Together with Strickland, Mourou invented ‘chirped pulse amplification,’ a pioneering technique that paved the way for revolutionary ultrashort-pulse, very high-intensity lasers with extremely high energies beyond the physical limits of conventional technologies.
‘At the time, it seemed a very simple idea, and I was surprised no one else had thought of it first. With Donna, we took up the challenge, and by thinking outside the box and approaching the problem from a different angle, we achieved something remarkable,’ Mourou says. ‘It took three years for other researchers to replicate our work.’
In creating ultrashort high-intensity laser pulses without destroying the amplifying material, Mourou and Strickland first stretched the laser pulses in time to reduce their peak power, amplified and then compressed them. This breakthrough enabled a thousand-fold increase in peak power compared to previous pulsed laser techniques.

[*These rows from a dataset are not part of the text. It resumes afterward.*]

==> config.mk <==
export PLATFORM = sky130hd
export DESIGN_NAME = tl_ul_arb2
export DESIGN_NICKNAME = d
export VERILOG_FILES = /design/src/rtl/tl_arb_pkg.sv /design/src/rtl/tl_arb_a_slot.sv /design/src/rtl/tl_ul_arb2.sv
export SDC_FILE = /design/constraint.sdc
export NUM_CORES = 1
export LEC_CHECK = 0
export CORE_AREA = 2 2 141 143
export DETAILED_ROUTE_END_ITERATION = 16
export DIE_AREA = 0 0 143 145
export HOLD_SLACK_MARGIN = 0.06
export SYNTH_ARGS = -nofsm -noshare
export SYNTH_HDL_FRONTEND = slang
export SYNTH_SLANG_ARGS = --single-unit
==> constraint.sdc <==
create_clock -name clock -period 9.2 [get_ports clock]
set_clock_uncertainty 0.1 [all_clocks]
set_input_delay 2.3 -clock clock [delete_from_list [all_inputs] [get_ports clock]]
set_output_delay 2.3 -clock clock [all_outputs]
set_load 0.02 [all_outputs]
==> src/rtl/tl_arb_pkg.sv <==
// Shared TileLink-UL constants, widths and the A-channel beat payload for the two-master arbiter.
package tl_arb_pkg;

  localparam int unsigned ADDR_W = 30;
  localparam int unsigned DATA_W = 32;
  localparam int unsigned MASK_W = DATA_W / 8;
  localparam int unsigned CNT_W  = 4;

  localparam logic [2:0] TL_PUT_FULL        = 3'd0;
  localparam logic [2:0] TL_PUT_PARTIAL     = 3'd1;
  localparam logic [2:0] TL_GET             = 3'd4;
  localparam logic [2:0] TL_ACCESS_ACK      = 3'd0;
  localparam logic [2:0] TL_ACCESS_ACK_DATA = 3'd1;

  typedef struct packed {
    logic [2:0]        opcode;
    logic [2:0]        param;
    logic [1:0]        size;
    logic [ADDR_W-1:0] address;
    logic [MASK_W-1:0] mask;
    logic [DATA_W-1:0] data;
  } a_beat_t;

endpackage

==> src/rtl/tl_arb_a_slot.sv <==
// One-entry registered A-channel holding slot; refills in the same cycle it drains.
module tl_arb_a_slot
  import tl_arb_pkg::*;
#(
  parameter int unsigned SRC_W = 3
) (
  input  logic             clock,
  input  logic             reset,
  input  logic             in_valid,
  output logic             in_ready,
  input  a_beat_t          in_beat,
  input  logic [SRC_W-1:0] in_source,
  output logic             out_valid,
  input  logic             out_ready,
  output a_beat_t          out_beat,
  output logic [SRC_W-1:0] out_source
);

  logic             full;
  a_beat_t          beat_q;
  logic [SRC_W-1:0] source_q;

  assign in_ready   = !full || out_ready;
  assign out_valid  = full;
  assign out_beat   = beat_q;
  assign out_source = source_q;

  always_ff @(posedge clock) begin
    if (!reset) begin
      full <= 1'b0;
    end else if (in_ready) begin
      full <= in_valid;
    end
  end

  // Payload needs no reset: it is only observed while full is set.
  always_ff @(posedge clock) begin
    if (in_valid && in_ready) begin
      beat_q   <= in_beat;
      source_q <= in_source;
    end
  end

endmodule

==> src/rtl/tl_ul_arb2.sv <==
// Two-master round-robin TileLink-UL arbiter with per-master outstanding limits and D routing.
// Define TL_ARB2_SRC_CHECK_EN to drop D beats for idle masters and expose the sticky src_err flag.
module tl_ul_arb2
  import tl_arb_pkg::*;
#(
  parameter int unsigned SRC_W   = 2,
  parameter int unsigned MAX_OUT = 4
) (
  input  logic              clock,
  input  logic              reset,
`ifdef TL_ARB2_SRC_CHECK_EN
  output logic              src_err,
`endif
  input  logic              m0_a_valid,
  output logic              m0_a_ready,
  input  logic [2:0]        m0_a_opcode,
  input  logic [2:0]        m0_a_param,
  input  logic [1:0]        m0_a_size,
  input  logic [SRC_W-1:0]  m0_a_source,
  input  logic [ADDR_W-1:0] m0_a_address,
  input  logic [MASK_W-1:0] m0_a_mask,
  input  logic [DATA_W-1:0] m0_a_data,
  output logic              m0_d_valid,
  input  logic              m0_d_ready,
  output logic [2:0]        m0_d_opcode,
  output logic [1:0]        m0_d_size,
  output logic [SRC_W-1:0]  m0_d_source,
  output logic [DATA_W-1:0] m0_d_data,
  output logic              m0_d_error,
  input  logic              m1_a_valid,
  output logic              m1_a_ready,
  input  logic [2:0]        m1_a_opcode,
  input  logic [2:0]        m1_a_param,
  input  logic [1:0]        m1_a_size,
  input  logic [SRC_W-1:0]  m1_a_source,
  input  logic [ADDR_W-1:0] m1_a_address,
  input  logic [MASK_W-1:0] m1_a_mask,
  input  logic [DATA_W-1:0] m1_a_data,
  output logic              m1_d_valid,
  input  logic              m1_d_ready,
  output logic [2:0]        m1_d_opcode,
  output logic [1:0]        m1_d_size,
  output logic [SRC_W-1:0]  m1_d_source,
  output logic [DATA_W-1:0] m1_d_data,
  output logic              m1_d_error,
  output logic              s_a_valid,
  input  logic              s_a_ready,
  output logic [2:0]        s_a_opcode,
  output logic [2:0]        s_a_param,
  output logic [1:0]        s_a_size,
  output logic [SRC_W:0]    s_a_source,
  output logic [ADDR_W-1:0] s_a_address,
  output logic [MASK_W-1:0] s_a_mask,
  output logic [DATA_W-1:0] s_a_data,
  input  logic              s_d_valid,
  output logic              s_d_ready,
  input  logic [2:0]        s_d_opcode,
  input  logic [1:0]        s_d_size,
  input  logic [SRC_W:0]    s_d_source,
  input  logic [DATA_W-1:0] s_d_data,
  input  logic              s_d_error
);

  localparam logic [CNT_W-1:0] CNT_MAX = CNT_W'(MAX_OUT);

  logic [1:0][CNT_W-1:0] cnt;
  logic [1:0]            elig;
  logic [1:0]            a_fire;
  logic [1:0]            d_fire;
  logic                  rr_last;
  logic                  grant_id;
  logic                  slot_in_valid;
  logic                  slot_in_ready;
  a_beat_t               m0_beat;
  a_beat_t               m1_beat;
  a_beat_t               slot_in_beat;
  logic [SRC_W:0]        slot_in_source;
  a_beat_t               slot_out_beat;
  logic                  d_sel;
  logic                  d_drop;

  assign m0_beat = '{opcode: m0_a_opcode, param: m0_a_param, size: m0_a_size,
                     address: m0_a_address, mask: m0_a_mask, data: m0_a_data};
  assign m1_beat = '{opcode: m1_a_opcode, param: m1_a_param, size: m1_a_size,
                     address: m1_a_address, mask: m1_a_mask, data: m1_a_data};

  // Round-robin grant among masters that are valid and below their outstanding limit.
  always_comb begin
    elig[0]        = m0_a_valid && (cnt[0] < CNT_MAX);
    elig[1]        = m1_a_valid && (cnt[1] < CNT_MAX);
    grant_id       = 1'b0;
    if (elig[0] && elig[1]) begin
      grant_id = ~rr_last;
    end else if (elig[1]) begin
      grant_id = 1'b1;
    end
    slot_in_valid  = reset && (|elig);
    a_fire[0]      = slot_in_valid && slot_in_ready && !grant_id;
    a_fire[1]      = slot_in_valid && slot_in_ready && grant_id;
    slot_in_beat   = grant_id ? m1_beat : m0_beat;
    slot_in_source = {grant_id, grant_id ? m1_a_source : m0_a_source};
  end

  assign m0_a_ready = a_fire[0];
  assign m1_a_ready = a_fire[1];

  tl_arb_a_slot #(
    .SRC_W(SRC_W + 1)
  ) u_a_slot (
    .clock      (clock),
    .reset      (reset),
    .in_valid   (slot_in_valid),
    .in_ready   (slot_in_ready),
    .in_beat    (slot_in_beat),
    .in_source  (slot_in_source),
    .out_valid  (s_a_valid),
    .out_ready  (s_a_ready),
    .out_beat   (slot_out_beat),
    .out_source (s_a_source)
  );

  assign s_a_opcode  = slot_out_beat.opcode;
  assign s_a_param   = slot_out_beat.param;
  assign s_a_size    = slot_out_beat.size;
  assign s_a_address = slot_out_beat.address;
  assign s_a_mask    = slot_out_beat.mask;
  assign s_a_data    = slot_out_beat.data;

  // D routing keyed on the master bit prepended to the source on the A side.
  assign d_sel = s_d_source[SRC_W];

`ifdef TL_ARB2_SRC_CHECK_EN
  assign d_drop = (cnt[d_sel] == '0);

  always_ff @(posedge clock) begin
    if (!reset) begin
      src_err <= 1'b0;
    end else if (s_d_valid && d_drop) begin
      src_err <= 1'b1;
    end
  end
`else
  assign d_drop = 1'b0;
`endif

  assign s_d_ready  = d_drop || (d_sel ? m1_d_ready : m0_d_ready);
  assign m0_d_valid = s_d_valid && !d_sel && !d_drop;
  assign m1_d_valid = s_d_valid && d_sel && !d_drop;
  assign d_fire[0]  = m0_d_valid && m0_d_ready;
  assign d_fire[1]  = m1_d_valid && m1_d_ready;

  assign m0_d_opcode = s_d_opcode;
  assign m0_d_size   = s_d_size;
  assign m0_d_source = s_d_source[SRC_W-1:0];
  assign m0_d_data   = s_d_data;
  assign m0_d_error  = s_d_error;
  assign m1_d_opcode = s_d_opcode;
  assign m1_d_size   = s_d_size;
  assign m1_d_source = s_d_source[SRC_W-1:0];
  assign m1_d_data   = s_d_data;
  assign m1_d_error  = s_d_error;

  // Outstanding counters saturate at zero; rr_last starts at 1 so master 0 wins the first tie.
  always_ff @(posedge clock) begin
    if (!reset) begin
      cnt     <= '0;
      rr_last <= 1'b1;
    end else begin
      for (int n = 0; n < 2; n++) begin
        if (a_fire[n] && !d_fire[n]) begin
          cnt[n] <= cnt[n] + CNT_W'(1);
        end else if (d_fire[n] && !a_fire[n] && (cnt[n] != '0)) begin
          cnt[n] <= cnt[n] - CNT_W'(1);
        end
      end
      if (|a_fire) begin
        rr_last <= grant_id;
      end
    end
  end

endmodule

Today, after much refinement, the technology is used by millions of people every year undergoing corrective eye surgery with pinpoint laser accuracy. It is also playing a key role in the development of innovative radiography systems for medical imaging, and is leading to novel radiation therapies to treat cancer.
In the future, short-pulse, high-intensity lasers will push the frontiers of high-energy and particle physics, underpinning new particle accelerators that will use potent laser beams to deepen our knowledge of the physical world and unlock the mysteries of the universe.
Powerful influence
One key step on that path was the ICAN project. Gérard Mourou, a professor at École Polytechnique in France, led the EU-funded research infrastructure initiative which brought together scientists from across Europe to investigate how to harness the efficiency, controllability and high-power capability of fibre lasers. In addition to contributing to the development of next-generation particle accelerator technologies, the work is supporting ongoing research into important medical applications for isotope identification, nuclear pharmacology and proton therapy.
‘Chirped pulse amplification had given us high peak power, but for accelerator applications we also needed to improve average power and especially the efficiency. Chirped pulse amplification was only 0.1 % efficient: no one would build a particle accelerator with that degree of efficiency – the energy demands would be inconceivable,’ Mourou explains.
‘Therefore, the idea was to use fibres to carry the pulses. With the method developed in ICAN, we achieved efficiencies of 30 % to 40 %, and by using lasers, instead of needing kilometres like conventional particle colliders, we could accelerate particles in just centimetres.’
Because a single fibre can carry only a fraction of the energy that would be needed for future particle accelerators, the ICAN researchers also solved the problem of phasing the pulses across multiple fibres, synchronising 64 fibres in all.
‘A thousand or 10 000 fibres might be needed for high-energy physics applications, but the concept works – it is just a question of scaling it up and finding the resources to do so,’ Mourou says. ‘It’s important in science to take one incremental step at a time and projects such as ICAN are important building blocks in that process.’
Illumination
Mourou’s inspirational, albeit incremental, approach is reflected in another initiative: the Extreme Light Infrastructure (ELI). Mourou first proposed the idea for ELI in 2005 and launched an initiative by the European laser community to greatly expand research into advanced laser science.
‘We published our research paper on chirped pulse amplification in 1985. In the 35 years since, there has been enormous progress in laser science and its applications. The science hasn’t stood still and neither has my passion for it,’ Mourou says.